Enright points out forgiveness education is not about teaching students to forgive. Instead, it focuses on instilling an understanding and appreciation of the concept of forgiveness. Enright is energized by the potential ripple effect of that understanding in communities — particularly communities that have experienced profound conflict.

“When students of forgiveness education grow up, maybe, just maybe, they’ll have different views of how to solve these entrenched problems in their communities that haven’t been solved for centuries,” he says. “They might be able to come up with a new vision for peace.”

The path ahead

Across the country and around the world, thousands of researchers are now at work studying the effects of forgiveness and providing forgiveness therapy and education.

Suzanne Freedman MS’91, PhD’94 was one of the first graduate students to take up Enright’s novel approach to moral development in psychology.

“To find a field in psychology that’s new is really rare,” says Freedman, who is now a professor at the University of Northern Iowa. “The idea of helping people heal from deep hurt really resonated with me.”

Freedman built her career around the spark Enright lit almost 40 years ago. One of her first published papers on the topic, her dissertation, focused on forgiveness therapy for victims of incest. In the years since that study, Freedman has stayed in touch with the victims. She says they continue to experience peace year after year in the wake of deep pain.

“That’s what’s meaningful to me — that we’re making a difference in people’s lives,” she says. “I just feel so fortunate that I’m still passionate about this topic. I owe that to Bob, for starting this field.”

Freedman continues to provide forgiveness therapy and education to different populations, including fifth-graders and at-risk adolescents.

Applying the lessons of forgiveness outside these clinical and classroom settings could be a salve for the often-painful times we live in, Enright says. He points out that many people who haven’t experienced profound trauma are still living with anger and resentment, and those emotions can create deep internal pain.

“Let’s think about what forgiveness does, just at the basic level,” Enright says, sitting in that glass-walled room overlooking campus. “When people forgive, they make a free-will decision to try and get rid of resentment and offer goodness.” He adds that years of research have shown that seeing and accepting the humanity in others — the whole picture, good and bad — allows someone to truly forgive.

“What we are trying to see is: there is something to the person who hurt you,” he says. “That’s not happening in today’s world.”

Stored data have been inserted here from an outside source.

==> src/source/cpu_cfg.svh <==
`ifndef CPU_CFG_SVH
`define CPU_CFG_SVH

// architectural state after reset
`define CPU_RESET_PC 16'hC000

// I set, bit 5 always reads as one
`define CPU_RESET_STATUS 8'h24

// request queue entries, also the input credits held by the source
`define CPU_REQ_FIFO_DEPTH 4

// commit credits held by the core after reset
`define CPU_OUT_CREDITS 2

`endif

==> src/source/cpu_arch_pkg.sv <==
`default_nettype none

package cpu_arch_pkg;

    // NV-BDIZC, msb first
    typedef struct packed {
        logic n;
        logic v;
        logic one;
        logic b;
        logic d;
        logic i;
        logic z;
        logic c;
    } status_flags_t;

    // raw byte for PLP, flag view for everything else
    typedef union packed {
        logic [7:0]    raw;
        status_flags_t flags;
    } status_u;

    // register source and destination
    typedef enum logic [1:0] {
        REG_A = 2'd0,
        REG_X = 2'd1,
        REG_Y = 2'd2
    } reg_sel_e;

    // flag tested by a branch
    typedef enum logic [1:0] {
        BR_C = 2'd0,
        BR_Z = 2'd1,
        BR_N = 2'd2,
        BR_V = 2'd3
    } branch_flag_e;

endpackage : cpu_arch_pkg

`default_nettype wire

==> src/source/exec_if_pkg.sv <==
`default_nettype none

package exec_if_pkg;
    import cpu_arch_pkg::*;

    typedef enum logic [4:0] {
        OP_ADC, OP_SBC, OP_AND, OP_ORA,
        OP_EOR, OP_CMP, OP_LD,  OP_SEC,
        OP_CLC, OP_SEI, OP_CLI, OP_SED,
        OP_CLD, OP_CLV, OP_PLP, OP_BR
    } exec_op_e;

    // one two-byte instruction, operand is the second byte
    typedef struct packed {
        exec_op_e     op;
        reg_sel_e     reg_sel;
        branch_flag_e br_flag;
        logic         br_inv;
        logic [7:0]   operand;
    } exec_req_t;

    typedef struct packed {
        logic [7:0] value;
        logic       wr_reg;
        status_u    status;
    } alu_res_t;

    typedef struct packed {
        logic        taken;
        logic [15:0] next_pc;
    } branch_res_t;

    typedef struct packed {
        logic [15:0] pc;
        logic [7:0]  a;
        logic [7:0]  x;
        logic [7:0]  y;
        status_u     status;
    } arch_state_t;

    // state after the instruction
    typedef struct packed {
        arch_state_t state;
        logic        taken;
    } commit_t;

endpackage : exec_if_pkg

`default_nettype wire

==> src/source/req_fifo.sv <==
`timescale 1ns/1ps
`default_nettype none
`include "cpu_cfg.svh"

module req_fifo import exec_if_pkg::*; (
    input  logic      i_clk,
    input  logic      i_reset_active,
    input  logic      i_push,
    input  exec_req_t i_push_data,
    input  logic      i_pop,
    output exec_req_t o_head,
    output logic      o_head_valid,
    output logic      o_credit
);

    localparam int DEPTH = `CPU_REQ_FIFO_DEPTH;
    localparam int PTR_W = (DEPTH > 1) ? $clog2(DEPTH) : 1;
    localparam int CNT_W = $clog2(DEPTH + 1);

    exec_req_t mem [DEPTH];

    logic [PTR_W-1:0] wr_ptr;
    logic [PTR_W-1:0] rd_ptr;
    logic [CNT_W-1:0] count;

    // source never pushes without a credit, so no full check
    always_ff @(posedge i_clk) begin
        if (i_push) begin
            mem[wr_ptr] <= i_push_data;
        end
    end

    always_ff @(posedge i_clk) begin
        if (i_reset_active) begin
            wr_ptr   <= '0;
            rd_ptr   <= '0;
            count    <= '0;
            o_credit <= 1'b0;
        end else begin
            if (i_push) begin
                wr_ptr <= (wr_ptr == PTR_W'(DEPTH - 1)) ? '0 : wr_ptr + 1'b1;
            end
            if (i_pop) begin
                rd_ptr <= (rd_ptr == PTR_W'(DEPTH - 1)) ? '0 : rd_ptr + 1'b1;
            end
            count <= count + CNT_W'(i_push) - CNT_W'(i_pop);
            // one credit back per popped entry
            o_credit <= i_pop;
        end
    end

    assign o_head       = mem[rd_ptr];
    assign o_head_valid = (count != '0);

endmodule : req_fifo

`default_nettype wire

==> src/source/alu_unit.sv <==
`timescale 1ns/1ps
`default_nettype none

module alu_unit import cpu_arch_pkg::*, exec_if_pkg::*; (
    input  exec_req_t   i_req,
    input  arch_state_t i_state,
    output alu_res_t    o_res
);

    logic [7:0] src;
    logic [7:0] opb;
    logic       cin;
    logic [8:0] sum;
    logic       ovf;
    logic       nz_upd;

    always_comb begin
        case (i_req.reg_sel)
            REG_X:   src = i_state.x;
            REG_Y:   src = i_state.y;
            default: src = i_state.a;
        endcase
    end

    // one adder serves ADC, SBC and CMP
    always_comb begin
        opb = (i_req.op == OP_ADC) ? i_req.operand : ~i_req.operand;
        cin = (i_req.op == OP_CMP) ? 1'b1 : i_state.status.flags.c;
        sum = {1'b0, src} + {1'b0, opb} + {8'd0, cin};
        // same input signs, different result sign
        ovf = (src[7] == opb[7]) && (sum[7] != src[7]);
    end

    always_comb begin
        o_res.value  = sum[7:0];
        o_res.wr_reg = 1'b0;
        o_res.status = i_state.status;
        nz_upd       = 1'b1;

        case (i_req.op)
            OP_ADC, OP_SBC: begin
                o_res.wr_reg         = 1'b1;
                o_res.status.flags.c = sum[8];
                o_res.status.flags.v = ovf;
            end
            OP_AND: begin
                o_res.value  = src & i_req.operand;
                o_res.wr_reg = 1'b1;
            end
            OP_ORA: begin
                o_res.value  = src | i_req.operand;
                o_res.wr_reg = 1'b1;
            end
            OP_EOR: begin
                o_res.value  = src ^ i_req.operand;
                o_res.wr_reg = 1'b1;
            end
            OP_LD: begin
                o_res.value  = i_req.operand;
                o_res.wr_reg = 1'b1;
            end
            // no borrow means src >= operand
            OP_CMP: o_res.status.flags.c = sum[8];
            OP_SEC: begin
                o_res.status.flags.c = 1'b1;
                nz_upd               = 1'b0;
            end
            OP_CLC: begin
                o_res.status.flags.c = 1'b0;
                nz_upd               = 1'b0;
            end
            OP_SEI: begin
                o_res.status.flags.i = 1'b1;
                nz_upd               = 1'b0;
            end
            OP_CLI: begin
                o_res.status.flags.i = 1'b0;
                nz_upd               = 1'b0;
            end
            OP_SED: begin
                o_res.status.flags.d = 1'b1;
                nz_upd               = 1'b0;
            end
            OP_CLD: begin
                o_res.status.flags.d = 1'b0;
                nz_upd               = 1'b0;
            end
            OP_CLV: begin
                o_res.status.flags.v = 1'b0;
                nz_upd               = 1'b0;
            end
            OP_PLP: begin
                // pulled byte, B never stored, bit 5 reads as one
                o_res.status.raw       = i_req.operand;
                o_res.status.flags.b   = 1'b0;
                o_res.status.flags.one = 1'b1;
                nz_upd                 = 1'b0;
            end
            default: nz_upd = 1'b0;
        endcase

        if (nz_upd) begin
            o_res.status.flags.n = o_res.value[7];
            o_res.status.flags.z = (o_res.value == 8'h00);
        end
    end

endmodule : alu_unit

`default_nettype wire

==> src/source/branch_unit.sv <==
`timescale 1ns/1ps
`default_nettype none

module branch_unit import cpu_arch_pkg::*, exec_if_pkg::*; (
    input  exec_req_t   i_req,
    input  arch_state_t i_state,
    output branch_res_t o_res
);

    logic        flag;
    logic [15:0] disp;

    always_comb begin
        case (i_req.br_flag)
            BR_C:    flag = i_state.status.flags.c;
            BR_Z:    flag = i_state.status.flags.z;
            BR_N:    flag = i_state.status.flags.n;
            default: flag = i_state.status.flags.v;
        endcase
    end

    // signed offset relative to the next instruction
    assign disp = {{8{i_req.operand[7]}}, i_req.operand};

    always_comb begin
        o_res.taken   = (i_req.op == OP_BR) && (flag ^ i_req.br_inv);
        o_res.next_pc = i_state.pc + 16'd2;
        if (o_res.taken) begin
            o_res.next_pc = i_state.pc + 16'd2 + disp;
        end
    end

endmodule : branch_unit

`default_nettype wire

==> src/source/arch_commit.sv <==
`timescale 1ns/1ps
`default_nettype none
`include "cpu_cfg.svh"

module arch_commit import cpu_arch_pkg::*, exec_if_pkg::*; (
    input  logic        i_clk,
    input  logic        i_reset_active,
    input  exec_req_t   i_head,
    input  logic        i_head_valid,
    input  alu_res_t    i_alu,
    input  branch_res_t i_branch,
    input  logic        i_commit_credit,
    output arch_state_t o_state,
    output logic        o_pop,
    output commit_t     o_commit,
    output logic        o_commit_valid
);

    localparam int CRED_W = $clog2(`CPU_OUT_CREDITS + 1);

    arch_state_t      state_q;
    arch_state_t      state_d;
    logic [CRED_W-1:0] credits;
    logic             exec;

    ////////////////////////////////////////////////////////////////////////////
    // execute decision

    // stall on an empty queue or with no commit credit left
    assign exec  = i_head_valid && (credits != '0);
    assign o_pop = exec;

    ////////////////////////////////////////////////////////////////////////////
    // next architectural state

    always_comb begin
        state_d        = state_q;
        state_d.pc     = i_branch.next_pc;
        state_d.status = i_alu.status;
        if (i_alu.wr_reg) begin
            case (i_head.reg_sel)
                REG_X:   state_d.x = i_alu.value;
                REG_Y:   state_d.y = i_alu.value;
                default: state_d.a = i_alu.value;
            endcase
        end
    end

    ////////////////////////////////////////////////////////////////////////////
    // registers

    always_ff @(posedge i_clk) begin
        if (i_reset_active) begin
            state_q.pc         <= `CPU_RESET_PC;
            state_q.a          <= 8'h00;
            state_q.x          <= 8'h00;
            state_q.y          <= 8'h00;
            state_q.status.raw <= `CPU_RESET_STATUS;
        end else if (exec) begin
            state_q <= state_d;
        end
    end

    // credits come back from the sink at any time
    always_ff @(posedge i_clk) begin
        if (i_reset_active) begin
            credits <= CRED_W'(`CPU_OUT_CREDITS);
        end else begin
            credits <= credits + CRED_W'(i_commit_credit) - CRED_W'(exec);
        end
    end

    always_ff @(posedge i_clk) begin
        if (i_reset_active) begin
            o_commit_valid <= 1'b0;
        end else begin
            o_commit_valid <= exec;
        end
    end

    // commit record, qualified by o_commit_valid
    always_ff @(posedge i_clk) begin
        if (exec) begin
            o_commit.state <= state_d;
            o_commit.taken <= i_branch.taken;
        end
    end

    assign o_state = state_q;

endmodule : arch_commit

`default_nettype wire

==> src/source/exec_top.sv <==
`timescale 1ns/1ps
`default_nettype none

module exec_top import exec_if_pkg::*; (
    input  logic      i_clk,
    input  logic      i_reset_active,
    input  logic      i_req_valid,
    input  exec_req_t i_req,
    output logic      o_req_credit,
    output logic      o_commit_valid,
    output commit_t   o_commit,
    input  logic      i_commit_credit
);

    exec_req_t   head;
    logic        head_valid;
    logic        pop;
    arch_state_t state;
    alu_res_t    alu_res;
    branch_res_t br_res;

    // request queue, one credit back per pop
    req_fifo u_req_fifo (
        .i_clk          (i_clk),
        .i_reset_active (i_reset_active),
        .i_push         (i_req_valid),
        .i_push_data    (i_req),
        .i_pop          (pop),
        .o_head         (head),
        .o_head_valid   (head_valid),
        .o_credit       (o_req_credit)
    );

    // both units see the same head and state
    alu_unit u_alu (
        .i_req   (head),
        .i_state (state),
        .o_res   (alu_res)
    );

    branch_unit u_branch (
        .i_req   (head),
        .i_state (state),
        .o_res   (br_res)
    );

    arch_commit u_commit (
        .i_clk           (i_clk),
        .i_reset_active  (i_reset_active),
        .i_head          (head),
        .i_head_valid    (head_valid),
        .i_alu           (alu_res),
        .i_branch        (br_res),
        .i_commit_credit (i_commit_credit),
        .o_state         (state),
        .o_pop           (pop),
        .o_commit        (o_commit),
        .o_commit_valid  (o_commit_valid)
    );

endmodule : exec_top

`default_nettype wire
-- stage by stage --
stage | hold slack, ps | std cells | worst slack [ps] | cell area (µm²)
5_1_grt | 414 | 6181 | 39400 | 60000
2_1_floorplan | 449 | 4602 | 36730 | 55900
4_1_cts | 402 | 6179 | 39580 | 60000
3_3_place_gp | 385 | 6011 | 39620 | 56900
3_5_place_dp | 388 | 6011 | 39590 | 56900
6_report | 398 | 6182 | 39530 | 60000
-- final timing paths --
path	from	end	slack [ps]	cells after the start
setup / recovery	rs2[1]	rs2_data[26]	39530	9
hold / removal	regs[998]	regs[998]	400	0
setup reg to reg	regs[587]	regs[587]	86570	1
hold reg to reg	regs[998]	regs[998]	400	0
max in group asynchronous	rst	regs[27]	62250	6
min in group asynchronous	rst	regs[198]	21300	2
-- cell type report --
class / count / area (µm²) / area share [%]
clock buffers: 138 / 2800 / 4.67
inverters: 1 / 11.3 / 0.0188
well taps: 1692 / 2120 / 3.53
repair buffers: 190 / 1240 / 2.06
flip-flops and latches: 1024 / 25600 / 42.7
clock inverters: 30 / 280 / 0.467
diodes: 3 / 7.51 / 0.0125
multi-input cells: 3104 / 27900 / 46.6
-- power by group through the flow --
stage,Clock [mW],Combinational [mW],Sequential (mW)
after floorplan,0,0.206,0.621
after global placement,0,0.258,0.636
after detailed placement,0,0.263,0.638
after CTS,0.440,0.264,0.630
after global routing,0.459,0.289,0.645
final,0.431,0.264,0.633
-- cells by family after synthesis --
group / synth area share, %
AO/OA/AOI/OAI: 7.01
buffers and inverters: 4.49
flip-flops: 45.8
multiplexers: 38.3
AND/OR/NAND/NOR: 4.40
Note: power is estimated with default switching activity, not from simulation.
## src/design/rv_isa_pkg.sv

```systemverilog
`default_nettype none

package rv_isa_pkg;

  localparam int xlen = 32;
  localparam int reg_addr_w = 5;

  // major opcodes
  localparam logic [6:0] op_reg    = 7'b0110011;
  localparam logic [6:0] op_imm    = 7'b0010011;
  localparam logic [6:0] op_load   = 7'b0000011;
  localparam logic [6:0] op_store  = 7'b0100011;
  localparam logic [6:0] op_lui    = 7'b0110111;
  localparam logic [6:0] op_branch = 7'b1100011;

  // alu funct3, shared by reg and imm forms
  localparam logic [2:0] f3_add_sub = 3'b000;
  localparam logic [2:0] f3_sll     = 3'b001;
  localparam logic [2:0] f3_slt     = 3'b010;
  localparam logic [2:0] f3_sltu    = 3'b011;
  localparam logic [2:0] f3_xor     = 3'b100;
  localparam logic [2:0] f3_srl_sra = 3'b101;
  localparam logic [2:0] f3_or      = 3'b110;
  localparam logic [2:0] f3_and     = 3'b111;

  localparam logic [2:0] f3_lw = 3'b010; // word only
  localparam logic [2:0] f3_sw = 3'b010;

  localparam logic [2:0] f3_beq  = 3'b000;
  localparam logic [2:0] f3_bne  = 3'b001;
  localparam logic [2:0] f3_blt  = 3'b100;
  localparam logic [2:0] f3_bge  = 3'b101;
  localparam logic [2:0] f3_bltu = 3'b110;
  localparam logic [2:0] f3_bgeu = 3'b111;

  localparam logic [6:0] funct7_base = 7'b0000000;
  localparam logic [6:0] funct7_alt  = 7'b0100000; // sub, sra

endpackage

`default_nettype wire

```

## src/design/pc_sequencer.sv

```systemverilog
`default_nettype none

module pc_sequencer (
  input  logic                        clk,
  input  logic                        rst,
  input  logic                        run,
  input  logic                        mem_access,
  input  logic                        illegal,
  input  logic                        branch_taken,
  input  logic [rv_isa_pkg::xlen-1:0] imm,
  output logic [rv_isa_pkg::xlen-1:0] pc,
  output logic                        mem_wait,
  output logic                        commit,
  output logic                        halted
);

  logic active;

  assign active = run & ~halted;
  // memory ops finish in their wait cycle
  assign commit = active & ~illegal & (~mem_access | mem_wait);

  always_ff @(posedge clk or posedge rst) begin
    if (rst) begin
      pc       <= '0;
      mem_wait <= 1'b0;
      halted   <= 1'b0;
    end else if (active) begin
      if (illegal) begin
        halted <= 1'b1; // sticky until reset
      end else if (commit) begin
        mem_wait <= 1'b0;
        if (branch_taken) begin
          pc <= pc + imm;
        end else begin
          pc <= pc + rv_isa_pkg::xlen'(4);
        end
      end else begin
        mem_wait <= 1'b1; // address cycle of lw/sw
      end
    end
  end

endmodule

`default_nettype wire

```

## config.mk

```make
export PLATFORM = sky130hd
export DESIGN_NAME = pc_sequencer
export DESIGN_NICKNAME = d
export VERILOG_FILES = /design/src/design/rv_isa_pkg.sv /design/src/design/pc_sequencer.sv
export SDC_FILE = /design/constraint.sdc
export NUM_CORES = 1
export LEC_CHECK = 0
export ABC_AREA = 1
export BUFFER_PORTS_ARGS = -buffer_cell sky130_fd_sc_hd__buf_2
export CAP_MARGIN = 20
export CELL_PAD_IN_SITES_DETAIL_PLACEMENT = 0
export CELL_PAD_IN_SITES_GLOBAL_PLACEMENT = 1
export CORE_ASPECT_RATIO = 0.7
export CORE_MARGIN = 1
export CORE_UTILIZATION = 43
export DETAILED_ROUTE_END_ITERATION = 10
export MAX_ROUTING_LAYER = met4
export PLACE_DENSITY = 0.9
export SYNTH_ARGS = -nofsm -noshare
export SYNTH_HDL_FRONTEND = slang
export SYNTH_SLANG_ARGS = --single-unit
```

## constraint.sdc

```tcl
create_clock -name clk -period 3.3 [get_ports clk]
set_clock_uncertainty 0.15 [all_clocks]
set_input_delay 0 -clock clk [delete_from_list [all_inputs] [get_ports clk]]
set_output_delay 0 -clock clk [all_outputs]
set_load 0.005 [all_outputs]
```

==> results of run 1 <==
[where the power goes]
group	leakage [nW]	switching (mW)	total [mW]	internal, mW
clock network	0.0729	0.193	0.492	0.299
logic	2.68	0.295	0.455	0.160
registers	0.382	0.0280	0.458	0.430
total	3.14	0.516	1.40	0.889
[per-layer routing]
metal  up-vias  wire [um]  global-route usage
met1      2549       8262              0.4654
met4         0        154             0.05586
li1       2728          -                   -
met5         -          0                   -
met2       245       6477              0.4369
met3        14       1936             0.07557
[what timing repair did]
item | in CTS | in global routing
hold buffers | 6 | 0
hold endpoints to repair | 38 | 0
setup buffers | 0 | 0
resized for setup | 0 | 0
[worst max-delay path, cell delays in order (launching register included)]
cell and delay [ns]:
dfrtp_1 0.39, ha_1 0.20, inv_1 0.06, fa_1 0.36, inv_1 0.13, nand3_1 0.08, nand3_1 0.16, nand2_1 0.07
nand2_1 0.10, nand2_1 0.06, nand2_1 0.16, nand2_1 0.10, nand3b_1 0.09, nand3_1 0.08, a21boi_1 0.15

The Aristotelian Professor in Forgiveness Science, the first of his kind, says Aristotle had the answer all along: seek the truth rather than thinking you already know it.

“When in conflict with others, seek the truth of knowing the other person on a deeper level,” he says. “When that happens, resentment declines and peace can take its place.”

Laurel White is a research writer at the UW–Madison School of Education.